August 22, 2018

Catherine Karr and child
Karr helps a child use a device to measure respiratory health at the Yakima Valley Farm Workers Clinic in Toppenish, Washington. (Photo courtesy of Lisa Younglove)

Catherine Karr, M.D., Ph.D., is working to improve children’s health using a community engaged approach. A recent article in The Lancet lauds her for her accomplishments.

Karr is someone who “personifies the best of a new breed of physician-scientists that are patient-centered, community-centered, and justice-centered,” wrote Ruth Etzel, M.D., Ph.D., director of the U.S. Environmental Protection Agency’s Office of Children’s Health Protection.

Karr directs the Clinical and Translational Services Unit (CTSU) within the Interdisciplinary Center for Exposures, Diseases, Genomics and Environment (EDGE) at the University of Washington (UW). Her research focuses on pediatric respiratory health, especially among farmworkers and their families in Native American and Latino communities in Washington State’s Yakima Valley. She has been identifying links between emissions from industrial-scale dairy farms, indoor use of wood stoves, and crop production with worsening asthma in children.

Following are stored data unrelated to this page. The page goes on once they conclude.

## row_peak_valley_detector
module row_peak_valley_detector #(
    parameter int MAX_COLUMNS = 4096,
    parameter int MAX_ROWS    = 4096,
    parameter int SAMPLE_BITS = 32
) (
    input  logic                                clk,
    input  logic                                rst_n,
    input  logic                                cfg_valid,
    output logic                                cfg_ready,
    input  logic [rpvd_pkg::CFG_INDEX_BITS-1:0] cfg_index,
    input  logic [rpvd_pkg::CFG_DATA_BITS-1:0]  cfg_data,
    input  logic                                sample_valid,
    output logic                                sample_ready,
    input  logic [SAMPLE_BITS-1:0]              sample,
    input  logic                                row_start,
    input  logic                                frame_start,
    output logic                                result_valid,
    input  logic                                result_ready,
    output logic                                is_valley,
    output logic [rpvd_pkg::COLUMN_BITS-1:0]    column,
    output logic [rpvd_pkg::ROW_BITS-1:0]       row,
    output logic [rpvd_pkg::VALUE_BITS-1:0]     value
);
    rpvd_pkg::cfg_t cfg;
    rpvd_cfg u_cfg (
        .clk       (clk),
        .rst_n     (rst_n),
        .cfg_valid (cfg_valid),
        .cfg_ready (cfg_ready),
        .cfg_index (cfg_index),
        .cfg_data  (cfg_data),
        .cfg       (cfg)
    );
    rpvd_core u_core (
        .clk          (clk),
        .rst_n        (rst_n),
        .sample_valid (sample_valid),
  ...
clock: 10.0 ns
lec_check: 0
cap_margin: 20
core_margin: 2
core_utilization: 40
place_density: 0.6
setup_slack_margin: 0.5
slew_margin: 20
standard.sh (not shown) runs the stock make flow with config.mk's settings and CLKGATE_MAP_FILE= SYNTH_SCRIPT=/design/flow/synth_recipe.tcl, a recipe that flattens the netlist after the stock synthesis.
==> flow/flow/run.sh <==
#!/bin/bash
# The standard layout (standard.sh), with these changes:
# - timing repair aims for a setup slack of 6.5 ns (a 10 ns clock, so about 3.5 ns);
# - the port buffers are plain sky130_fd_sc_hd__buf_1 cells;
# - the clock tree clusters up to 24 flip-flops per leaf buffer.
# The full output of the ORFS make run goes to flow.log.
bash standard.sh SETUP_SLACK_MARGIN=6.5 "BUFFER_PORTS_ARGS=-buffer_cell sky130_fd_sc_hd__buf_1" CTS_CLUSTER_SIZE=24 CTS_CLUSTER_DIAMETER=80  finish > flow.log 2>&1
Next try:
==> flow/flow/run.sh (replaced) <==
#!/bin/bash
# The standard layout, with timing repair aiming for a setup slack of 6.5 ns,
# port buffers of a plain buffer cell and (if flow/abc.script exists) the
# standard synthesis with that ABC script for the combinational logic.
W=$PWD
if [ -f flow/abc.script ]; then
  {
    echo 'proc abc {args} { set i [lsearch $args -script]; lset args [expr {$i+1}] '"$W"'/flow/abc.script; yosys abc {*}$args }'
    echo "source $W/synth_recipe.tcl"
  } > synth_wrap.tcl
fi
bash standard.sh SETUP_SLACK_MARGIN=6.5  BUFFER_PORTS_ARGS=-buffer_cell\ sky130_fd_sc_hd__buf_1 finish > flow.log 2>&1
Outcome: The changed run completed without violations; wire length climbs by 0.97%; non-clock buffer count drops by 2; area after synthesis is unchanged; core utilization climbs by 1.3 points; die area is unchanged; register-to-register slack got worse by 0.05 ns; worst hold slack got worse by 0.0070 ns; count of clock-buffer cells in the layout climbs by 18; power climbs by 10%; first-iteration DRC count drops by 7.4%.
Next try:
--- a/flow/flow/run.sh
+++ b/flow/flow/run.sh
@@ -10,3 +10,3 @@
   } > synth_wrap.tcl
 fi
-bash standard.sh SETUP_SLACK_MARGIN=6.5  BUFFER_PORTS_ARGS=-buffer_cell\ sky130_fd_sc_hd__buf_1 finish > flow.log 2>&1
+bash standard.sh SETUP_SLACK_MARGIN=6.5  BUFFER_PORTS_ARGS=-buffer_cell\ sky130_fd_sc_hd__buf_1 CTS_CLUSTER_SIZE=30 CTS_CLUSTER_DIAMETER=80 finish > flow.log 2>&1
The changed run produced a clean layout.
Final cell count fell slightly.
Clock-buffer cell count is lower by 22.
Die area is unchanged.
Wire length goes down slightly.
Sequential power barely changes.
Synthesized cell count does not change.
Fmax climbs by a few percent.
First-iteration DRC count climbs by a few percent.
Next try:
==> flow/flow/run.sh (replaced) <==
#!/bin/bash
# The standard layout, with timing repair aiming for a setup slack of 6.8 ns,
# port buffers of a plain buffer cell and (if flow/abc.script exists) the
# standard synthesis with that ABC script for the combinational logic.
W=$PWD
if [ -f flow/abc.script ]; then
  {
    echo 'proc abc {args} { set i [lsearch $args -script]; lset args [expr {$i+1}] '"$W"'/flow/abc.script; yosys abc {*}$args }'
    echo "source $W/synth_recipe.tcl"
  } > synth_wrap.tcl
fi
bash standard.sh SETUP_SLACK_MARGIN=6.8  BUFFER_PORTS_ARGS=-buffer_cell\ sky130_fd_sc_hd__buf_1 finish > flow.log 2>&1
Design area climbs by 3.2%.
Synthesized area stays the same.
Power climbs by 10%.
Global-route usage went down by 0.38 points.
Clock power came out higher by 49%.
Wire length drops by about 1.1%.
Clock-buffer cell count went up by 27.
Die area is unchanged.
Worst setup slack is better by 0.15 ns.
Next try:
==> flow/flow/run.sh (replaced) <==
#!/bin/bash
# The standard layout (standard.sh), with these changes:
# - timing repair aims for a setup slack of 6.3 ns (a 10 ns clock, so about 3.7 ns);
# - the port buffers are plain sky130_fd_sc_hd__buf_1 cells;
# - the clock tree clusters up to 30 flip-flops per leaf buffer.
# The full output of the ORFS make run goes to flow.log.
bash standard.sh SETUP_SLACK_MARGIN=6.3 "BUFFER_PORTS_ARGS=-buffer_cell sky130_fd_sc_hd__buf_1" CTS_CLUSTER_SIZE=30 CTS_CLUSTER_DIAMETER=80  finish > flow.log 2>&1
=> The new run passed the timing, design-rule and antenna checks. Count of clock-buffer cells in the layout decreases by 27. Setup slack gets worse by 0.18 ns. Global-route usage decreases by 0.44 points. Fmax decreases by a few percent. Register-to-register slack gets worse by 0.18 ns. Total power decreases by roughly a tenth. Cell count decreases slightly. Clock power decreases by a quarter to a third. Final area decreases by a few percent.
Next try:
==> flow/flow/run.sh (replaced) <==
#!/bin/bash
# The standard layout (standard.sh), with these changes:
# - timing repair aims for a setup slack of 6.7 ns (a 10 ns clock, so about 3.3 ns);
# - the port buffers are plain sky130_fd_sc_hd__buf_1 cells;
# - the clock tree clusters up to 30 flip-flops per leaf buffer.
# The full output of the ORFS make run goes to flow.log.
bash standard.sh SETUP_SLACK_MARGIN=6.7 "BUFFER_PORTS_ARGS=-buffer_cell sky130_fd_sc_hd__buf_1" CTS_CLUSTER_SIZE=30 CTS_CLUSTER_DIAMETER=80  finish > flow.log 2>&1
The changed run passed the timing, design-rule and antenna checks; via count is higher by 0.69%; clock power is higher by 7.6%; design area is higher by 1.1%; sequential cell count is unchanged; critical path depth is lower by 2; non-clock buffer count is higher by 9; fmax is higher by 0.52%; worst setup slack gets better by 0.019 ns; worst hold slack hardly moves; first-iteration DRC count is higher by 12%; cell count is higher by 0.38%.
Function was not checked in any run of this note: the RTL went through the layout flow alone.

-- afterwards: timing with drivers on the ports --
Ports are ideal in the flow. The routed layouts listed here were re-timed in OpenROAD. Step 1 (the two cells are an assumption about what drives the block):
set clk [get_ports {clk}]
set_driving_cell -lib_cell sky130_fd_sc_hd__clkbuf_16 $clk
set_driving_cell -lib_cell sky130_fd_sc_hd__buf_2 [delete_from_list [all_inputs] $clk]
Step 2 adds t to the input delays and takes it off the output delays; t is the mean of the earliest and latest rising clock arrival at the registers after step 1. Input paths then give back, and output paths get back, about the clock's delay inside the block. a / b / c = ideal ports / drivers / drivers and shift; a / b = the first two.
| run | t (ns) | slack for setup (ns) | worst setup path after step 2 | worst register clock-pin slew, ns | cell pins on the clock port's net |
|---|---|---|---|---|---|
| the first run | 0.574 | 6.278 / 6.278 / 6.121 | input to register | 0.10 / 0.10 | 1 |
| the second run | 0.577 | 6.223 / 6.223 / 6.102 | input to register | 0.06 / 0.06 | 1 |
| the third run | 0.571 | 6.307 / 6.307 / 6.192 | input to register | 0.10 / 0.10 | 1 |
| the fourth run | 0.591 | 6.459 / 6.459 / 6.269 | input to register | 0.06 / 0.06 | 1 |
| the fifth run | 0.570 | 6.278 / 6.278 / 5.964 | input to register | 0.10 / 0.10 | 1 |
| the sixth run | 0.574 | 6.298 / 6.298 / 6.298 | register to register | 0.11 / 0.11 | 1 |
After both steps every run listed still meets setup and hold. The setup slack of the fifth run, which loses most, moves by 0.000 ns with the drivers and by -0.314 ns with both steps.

Karr also explores strategies to improve children’s respiratory health through asthma education and the use of indoor air cleaners. Her NIEHS-funded Home Air in Agriculture - Pediatric Intervention Trial (HAPI) focuses on children with poorly controlled asthma who live near crop production or dairy operations in Yakima Valley. “We couldn’t change community-wide [air pollution] sources overnight, but we wondered if combining a state-of-the-art asthma education program with use of indoor portable air cleaners could lead to better health for these children,” she told The Lancet.

Karr believes that building stakeholders’ understanding of the link between health and the environment is an important step in improving public health. “We are still not very good at communicating the pay-off of healthy environments on population health to key decision makers in government,” she said. “Doctors also need to know more about the role of environment in their patient’s health. It is both part of prevention and sometimes cure.”

At UW, Karr is a pediatric environmental medicine specialist, environmental epidemiologist, and professor of pediatrics and environmental and occupational health sciences. She is also director of the Northwest Pediatric Environmental Health Specialty Unit and leader of an epidemiological pregnancy cohort project with the NIH Environmental Influences on Child Health Outcomes (ECHO) Program.